▸ Exercise
Could you set down exactly the lines of the data below, starting at the one that holds "valid_reg <= 1'b1;" and ending at the one that holds "input wire logic [$bits(bus_i.rq_data0)-1:0]", both included, and only those?

▸ Given entries
File: config.mk
export PLATFORM = sky130hd
export DESIGN_NAME = clefia_sbox_arb_flat
export DESIGN_NICKNAME = d
export VERILOG_FILES = /design/src/rtl/clefia_sbox_arb_if.sv /design/src/rtl/clefia_sbox_arb.sv /design/src/flat_wrapper.sv
export SDC_FILE = /design/constraint.sdc
export NUM_CORES = 1
export LEC_CHECK = 0
export BUFFER_PORTS_ARGS = -buffer_cell sky130_fd_sc_hd__buf_2
export CAP_MARGIN = 25
export CORE_ASPECT_RATIO = 2
export CORE_MARGIN = 2
export CORE_UTILIZATION = 30
export CTS_CLUSTER_DIAMETER = 100
export DETAILED_ROUTE_END_ITERATION = 8
export PLACE_DENSITY = 0.62
export SYNTH_ARGS = -nofsm -noshare
export SYNTH_HDL_FRONTEND = slang
export SYNTH_SLANG_ARGS = --single-unit
File: constraint.sdc
create_clock -name clk -period 2.7 [get_ports clk]
set_input_delay 0.54 -clock clk [delete_from_list [all_inputs] [get_ports clk]]
set_output_delay 0.54 -clock clk [all_outputs]
set_load 0.01 [all_outputs]
File: src/rtl/clefia_sbox_arb_if.sv
// Request/result/S-box bundle for the shared CLEFIA S-box scheduler.
// The slave side is the scheduler; the master side holds the two
// requesters, the result consumers and the external S0/S1 lookups.
interface clefia_sbox_arb_if;
    logic [1:0]  rq_valid;
    logic [1:0]  rq_ready;
    logic [31:0] rq_data0;
    logic [31:0] rq_data1;
    logic        rq_fsel0;
    logic        rq_fsel1;
    logic [1:0]  rs_valid;
    logic [1:0]  rs_ready;
    logic [31:0] rs_data0;
    logic [31:0] rs_data1;
    logic [7:0]  sb0_in;
    logic [7:0]  sb1_in;
    logic [7:0]  sb0_out;
    logic [7:0]  sb1_out;

    modport slave (
        input  rq_valid, rq_data0, rq_data1, rq_fsel0, rq_fsel1,
        input  rs_ready, sb0_out, sb1_out,
        output rq_ready, rs_valid, rs_data0, rs_data1, sb0_in, sb1_in
    );

    modport master (
        output rq_valid, rq_data0, rq_data1, rq_fsel0, rq_fsel1,
        output rs_ready, sb0_out, sb1_out,
        input  rq_ready, rs_valid, rs_data0, rs_data1, sb0_in, sb1_in
    );
endinterface

File: src/rtl/clefia_sbox_arb.sv
// Time-multiplexes one S0 and one S1 lookup between two 32-bit requesters.
// Each word takes two lookup cycles (HI: bytes 0-1, LO: bytes 2-3); a new
// grant may land in the LO cycle so back-to-back words issue every 2 cycles.
module clefia_sbox_arb (
    input  logic             clk,
    input  logic             rst,
    clefia_sbox_arb_if.slave bus
);
    typedef enum logic [1:0] {
        IDLE = 2'd0,
        HI   = 2'd1,
        LO   = 2'd2
    } state_t;

    state_t      state_reg;
    state_t      state_next;
    logic        ptr_reg;
    logic [31:0] op_data_reg;
    logic        op_fsel_reg;
    logic        op_owner_reg;
    logic [15:0] hi_bytes_reg;

    logic [31:0] rq_data [2];
    logic [1:0]  rq_fsel;
    logic [1:0]  elig;
    logic [1:0]  slot_valid;
    logic [31:0] slot_data [2];
    logic        arb_open;
    logic        grant_any;
    logic        grant_port;
    logic [7:0]  byte_a;
    logic [7:0]  byte_b;
    logic [7:0]  res_a;
    logic [7:0]  res_b;

    assign rq_data[0] = bus.rq_data0;
    assign rq_data[1] = bus.rq_data1;
    assign rq_fsel    = {bus.rq_fsel1, bus.rq_fsel0};

    // Arbitration is only possible when no word is in flight or the
    // in-flight word is in its last lookup cycle.
    assign arb_open   = (state_reg == IDLE) || (state_reg == LO);
    assign grant_any  = !rst && arb_open && (|elig);
    assign grant_port = (&elig) ? ptr_reg : elig[1];

    assign bus.rq_ready = grant_any ? (grant_port ? 2'b10 : 2'b01) : 2'b00;

    // Byte pair for this lookup cycle; fsel swaps which S-box sees which byte.
    always_comb begin
        byte_a = 8'h00;
        byte_b = 8'h00;
        if (!rst) begin
            case (state_reg)
                HI: begin
                    byte_a = op_data_reg[31:24];
                    byte_b = op_data_reg[23:16];
                end
                LO: begin
                    byte_a = op_data_reg[15:8];
                    byte_b = op_data_reg[7:0];
                end
                default: ;
            endcase
        end
    end

    assign bus.sb0_in = op_fsel_reg ? byte_b : byte_a;
    assign bus.sb1_in = op_fsel_reg ? byte_a : byte_b;
    assign res_a      = op_fsel_reg ? bus.sb1_out : bus.sb0_out;
    assign res_b      = op_fsel_reg ? bus.sb0_out : bus.sb1_out;

    // FSM state register.
    always_ff @(posedge clk) begin
        if (rst) state_reg <= IDLE;
        else     state_reg <= state_next;
    end

    // Next state: a grant always starts HI; LO falls back to IDLE without one.
    always_comb begin
        state_next = state_reg;
        case (state_reg)
            IDLE:    state_next = grant_any ? HI : IDLE;
            HI:      state_next = LO;
            LO:      state_next = grant_any ? HI : IDLE;
            default: state_next = IDLE;
        endcase
    end

    // Operation capture on grant, round-robin pointer, and HI result bytes.
    always_ff @(posedge clk) begin
        if (rst) begin
            ptr_reg      <= 1'b0;
            op_data_reg  <= 32'h0;
            op_fsel_reg  <= 1'b0;
            op_owner_reg <= 1'b0;
            hi_bytes_reg <= 16'h0;
        end else begin
            if (grant_any) begin
                op_data_reg  <= rq_data[grant_port];
                op_fsel_reg  <= rq_fsel[grant_port];
                op_owner_reg <= grant_port;
                ptr_reg      <= ~grant_port;
            end
            if (state_reg == HI) begin
                hi_bytes_reg <= {res_a, res_b};
            end
        end
    end

    for (genvar gi = 0; gi < 2; gi++) begin : g_port
        logic        valid_reg;
        logic [31:0] data_reg;

        assign elig[gi] = bus.rq_valid[gi] && !valid_reg &&
                          !((state_reg != IDLE) && (op_owner_reg == 1'(gi)));

        // Result slot: filled at the owner's LO edge, emptied when consumed.
        always_ff @(posedge clk) begin
            if (rst) begin
                valid_reg <= 1'b0;
                data_reg  <= 32'h0;
            end else if ((state_reg == LO) && (op_owner_reg == 1'(gi))) begin
                valid_reg <= 1'b1;
                data_reg  <= {hi_bytes_reg, res_a, res_b};
            end else if (bus.rs_ready[gi]) begin
                valid_reg <= 1'b0;
            end
        end

        assign slot_valid[gi] = valid_reg;
        assign slot_data[gi]  = data_reg;
    end

    assign bus.rs_valid = slot_valid;
    assign bus.rs_data0 = slot_data[0];
    assign bus.rs_data1 = slot_data[1];
endmodule

File: src/flat_wrapper.sv
// flat-port wrapper written by rule: the top's interface ports become plain ports
module clefia_sbox_arb_flat 
  (clk, rst, bus_rq_valid, bus_rq_data0, bus_rq_data1, bus_rq_fsel0, bus_rq_fsel1, bus_rs_ready, bus_sb0_out, bus_sb1_out, bus_rq_ready, bus_rs_valid, bus_rs_data0, bus_rs_data1, bus_sb0_in, bus_sb1_in);
  clefia_sbox_arb_if bus_i ();
  input  logic clk;
  input  logic rst;
  input wire logic [$bits(bus_i.rq_valid)-1:0] bus_rq_valid;
  input wire logic [$bits(bus_i.rq_data0)-1:0] bus_rq_data0;
  input wire logic [$bits(bus_i.rq_data1)-1:0] bus_rq_data1;
  input wire logic [$bits(bus_i.rq_fsel0)-1:0] bus_rq_fsel0;
  input wire logic [$bits(bus_i.rq_fsel1)-1:0] bus_rq_fsel1;
  input wire logic [$bits(bus_i.rs_ready)-1:0] bus_rs_ready;
  input wire logic [$bits(bus_i.sb0_out)-1:0] bus_sb0_out;
  input wire logic [$bits(bus_i.sb1_out)-1:0] bus_sb1_out;
  output wire logic [$bits(bus_i.rq_ready)-1:0] bus_rq_ready;
  output wire logic [$bits(bus_i.rs_valid)-1:0] bus_rs_valid;
  output wire logic [$bits(bus_i.rs_data0)-1:0] bus_rs_data0;
  output wire logic [$bits(bus_i.rs_data1)-1:0] bus_rs_data1;
  output wire logic [$bits(bus_i.sb0_in)-1:0] bus_sb0_in;
  output wire logic [$bits(bus_i.sb1_in)-1:0] bus_sb1_in;
  assign bus_i.rq_valid = bus_rq_valid;
  assign bus_i.rq_data0 = bus_rq_data0;
  assign bus_i.rq_data1 = bus_rq_data1;
  assign bus_i.rq_fsel0 = bus_rq_fsel0;
  assign bus_i.rq_fsel1 = bus_rq_fsel1;
  assign bus_i.rs_ready = bus_rs_ready;
  assign bus_i.sb0_out = bus_sb0_out;
  assign bus_i.sb1_out = bus_sb1_out;
  assign bus_rq_ready = bus_i.rq_ready;
  assign bus_rs_valid = bus_i.rs_valid;
  assign bus_rs_data0 = bus_i.rs_data0;
  assign bus_rs_data1 = bus_i.rs_data1;
  assign bus_sb0_in = bus_i.sb0_in;
  assign bus_sb1_in = bus_i.sb1_in;
  clefia_sbox_arb u_core (.clk(clk), .rst(rst), .bus(bus_i));
endmodule
==> metrics.txt <==
Worst VDD drop about 0.00037 V; CP Data Arrival Time 2030 ps; sequential-to-total area share from yosys stat a little under half; post-layout util around two fifths; IO Pins between 150 and 200; WHS Path Cells 2; final number of setup-violating endpoints 0; most frequent cells in the layout buf_2 (171), dfxtp_1 (118), nand2_1 (82), nor2_1 (52), a211oi_1 (48); worst hold start bus_rq_data1[7]; clk buf depth 2; grt total ovfl 0; Max Clock Skew around 8.9 ps; FILL cells 1782; FF-to-FF setup slack 460 ps; max-slew violations 0; Placer Congestion between 0.8 and 0.9; syn avg cell area approximately 9.4 sq um; Std-Cell Rows between 60 and 70; Slew headroom about two fifths; Iteration-0 DRC Markers roughly 190; Placed Area about 6200 sq um; dpl hpwl approximately 13000 microns; most common cell after layout, fill and taps aside buf_2; Setup TNS Final 0 ps; Synth area leaders dfxtp_1 (46%), nor4b_2 (8.3%), a211oi_1 (6.9%), a221o_1 (6.3%), nand2_1 (5.9%); Die Ht between 150 and 200 microns; CTS H-tree depth 4; R2R Path Start u_core.state_reg[1]; Final WS setup 129 ps; Syn Nets 647; Tot GR Track Use roughly a fifth; drt drc 0; share of cells above drive strength 1 35.9%; Post-synth EDFFs 0; area of the mapped netlist between 5000 and 6000 sq um; hold slack between 300 and 400 ps; reg2reg path depth 7; pwr/cell area about 770 nW/um^2; Setup CP Type reg -> out; Chip Width a little under 100 microns; P_leak 2.74 nW; initial core utilization a little under a third; worst r2r dst u_core.op_data_reg[16]; Hold Path End u_core.op_data_reg[7]; Max Fclk between 300 and 400 MHz; via count 4670; total CTS buffers 17; vias in the first global route 4625; Hold WC Path Type in -> reg; post-route ant nets 0; Place WS approximately 480 ps; clock sinks 119; Setup Fix Bufs, Post-CTS 0; fin area approximately 6800 sq um; Yosys Warn Count 0; router iterations before antenna repair 4; WL/cell about 19 microns; Post-Synthesis Cells between 500 and 600; clock-pin slew of the registers on the worst-case setup and hold paths around 60 ps; area leader, netlist dfxtp_1; Synth top area share ~46%; worst skew pair latency ~420 ps; DR vias/cell between 5 and 6; prevailing post-synth register cell dfxtp_1; area growth from synthesis to layout 29.9%; crit start category register; Worst Tran Pin Value between 800 and 900 ps; Seq cells post-synth 119; max-cap violations 0; nets@finish 792; first-pass GRT wire length around 27000 microns; CTS tree built; CP Data Required Time 2160 ps; post-synthesis async set-or-reset flop share 0%; total wire length 17400 microns; outcome complete, no violations; period utilization 95.2%; post-layout min period 2570 ps; PortBufs between 150 and 200; RSZ-0062 raised after global routing no; number of antenna violations at the first check in global routing 0; CP max FO 7; ANT cells 0; endpoint class of the critical path output port; Root Driver clkbuf_16; largest net degree at the start of global routing between 80 and 90; Cell variety after synth 36; Die ar. between 15000 and 20000 sq um; total core area approximately 17000 sq um; final hold violation count 0
-- how the worst max path moves through the flow --
| stage | cells past startpoint | from | end | slack (ps) |
|---|---|---|---|---|
| global placement | 7 | u_core.state_reg[0] | u_core.op_data_reg[16] | 520 |
| global route | 6 | u_core.state_reg[0] | bus_rq_ready[0] | 10 |
| detailed placement | 7 | u_core.state_reg[1] | u_core.op_data_reg[16] | 480 |
| finish | 6 | u_core.state_reg[0] | bus_rq_ready[0] | 130 |
| CTS | 7 | u_core.state_reg[0] | bus_sb0_in[5] | 70 |
| floorplan | 8 | u_core.state_reg[0] | bus_rq_ready[0] | 610 |
-- metal layers --
metal	track usage, %	part of all wire [%]
met4	9.72	3.8
met5	0	0
met2	36.3	57
met3	2.68	3.1
met1	19.3	36
-- critical path, stage by stage, from the launching register on --
cell and delay [ps]:
dfxtp_1 360, inv_1 70, ha_1 330, nand2b_4 210, and3_2 220, nor3_1 230, buf_2 190
-- kinds of logic (layout without fill, tap and decap cells) --
| group | Yosys count | in the layout | share of synthesized area (%) |
|---|---|---|---|
| muxes | 16 | 16 | 3.06 |
| DFF | 119 | 119 | 45.6 |
| and+or+nand+nor | 199 | 199 | 22.5 |
| buffers and inverters | 62 | 220 | 5.89 |
| adders and majority gates | 4 | 4 | 0.957 |
| AOI/OAI and AO/OA | 155 | 155 | 22.1 |
-- synthesized netlist by cell type (all sizes together) (4+ instances only) --
| library cell | n |
|---|---|
| a211oi | 48 |
| dfxtp | 119 |
| clkbuf | 25 |
| nand3 | 16 |
| nand2b | 5 |
| a221o | 33 |
| nand2 | 82 |
| nor2 | 52 |
| nor2b | 5 |
| o21ai | 19 |
| a22o | 16 |
| mux2i | 16 |
| buf | 34 |
| ha | 4 |
| nor4b | 33 |
| a21oi | 35 |
-- repair_timing --
action | CTS | global route
setup endpoints to repair | 0 | 13
hold buffers | 0 | 0
endpoints found under the hold margin | 0 | 0
resized for setup | 0 | 1
-- cell type report --
class                           instances  area [sq um]  share of cell area (%)
Multi-Input combinational cell        374          2560                    37.8
Sequential cell                       119          2380                    35.1
Timing Repair Buffer                  185           961                    14.1
Clock buffer                           24           492                    7.24
Tap cell                              210           263                    3.87
Clock inverter                          8           119                    1.75
Inverter                                3          11.3                   0.166
-- report_power, final --
| group | total, W | switching [W] | internal, W | leakage (nW) |
|---|---|---|---|---|
| logic | 0.000801 | 0.000483 | 0.000319 | 1.46 |
| clock network | 0.00235 | 0.000806 | 0.00154 | 0.304 |
| registers | 0.00207 | 0.000157 | 0.00191 | 0.970 |
| total | 0.00522 | 0.00145 | 0.00378 | 2.74 |
-- stage by stage --
step / power [W] / instances
after global routing: 0.00544 / 923
after global placement: 0.00291 / 891
after floorplan: 0.00260 / 555
after CTS: 0.00529 / 923
after detailed placement: 0.00292 / 891
final: 0.00522 / 923
(Power assumes the default switching activity.)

▸ Exercise solution
                valid_reg <= 1'b1;
                data_reg  <= {hi_bytes_reg, res_a, res_b};
            end else if (bus.rs_ready[gi]) begin
                valid_reg <= 1'b0;
            end
        end

        assign slot_valid[gi] = valid_reg;
        assign slot_data[gi]  = data_reg;
    end

    assign bus.rs_valid = slot_valid;
    assign bus.rs_data0 = slot_data[0];
    assign bus.rs_data1 = slot_data[1];
endmodule

File: src/flat_wrapper.sv
// flat-port wrapper written by rule: the top's interface ports become plain ports
module clefia_sbox_arb_flat 
  (clk, rst, bus_rq_valid, bus_rq_data0, bus_rq_data1, bus_rq_fsel0, bus_rq_fsel1, bus_rs_ready, bus_sb0_out, bus_sb1_out, bus_rq_ready, bus_rs_valid, bus_rs_data0, bus_rs_data1, bus_sb0_in, bus_sb1_in);
  clefia_sbox_arb_if bus_i ();
  input  logic clk;
  input  logic rst;
  input wire logic [$bits(bus_i.rq_valid)-1:0] bus_rq_valid;
  input wire logic [$bits(bus_i.rq_data0)-1:0] bus_rq_data0;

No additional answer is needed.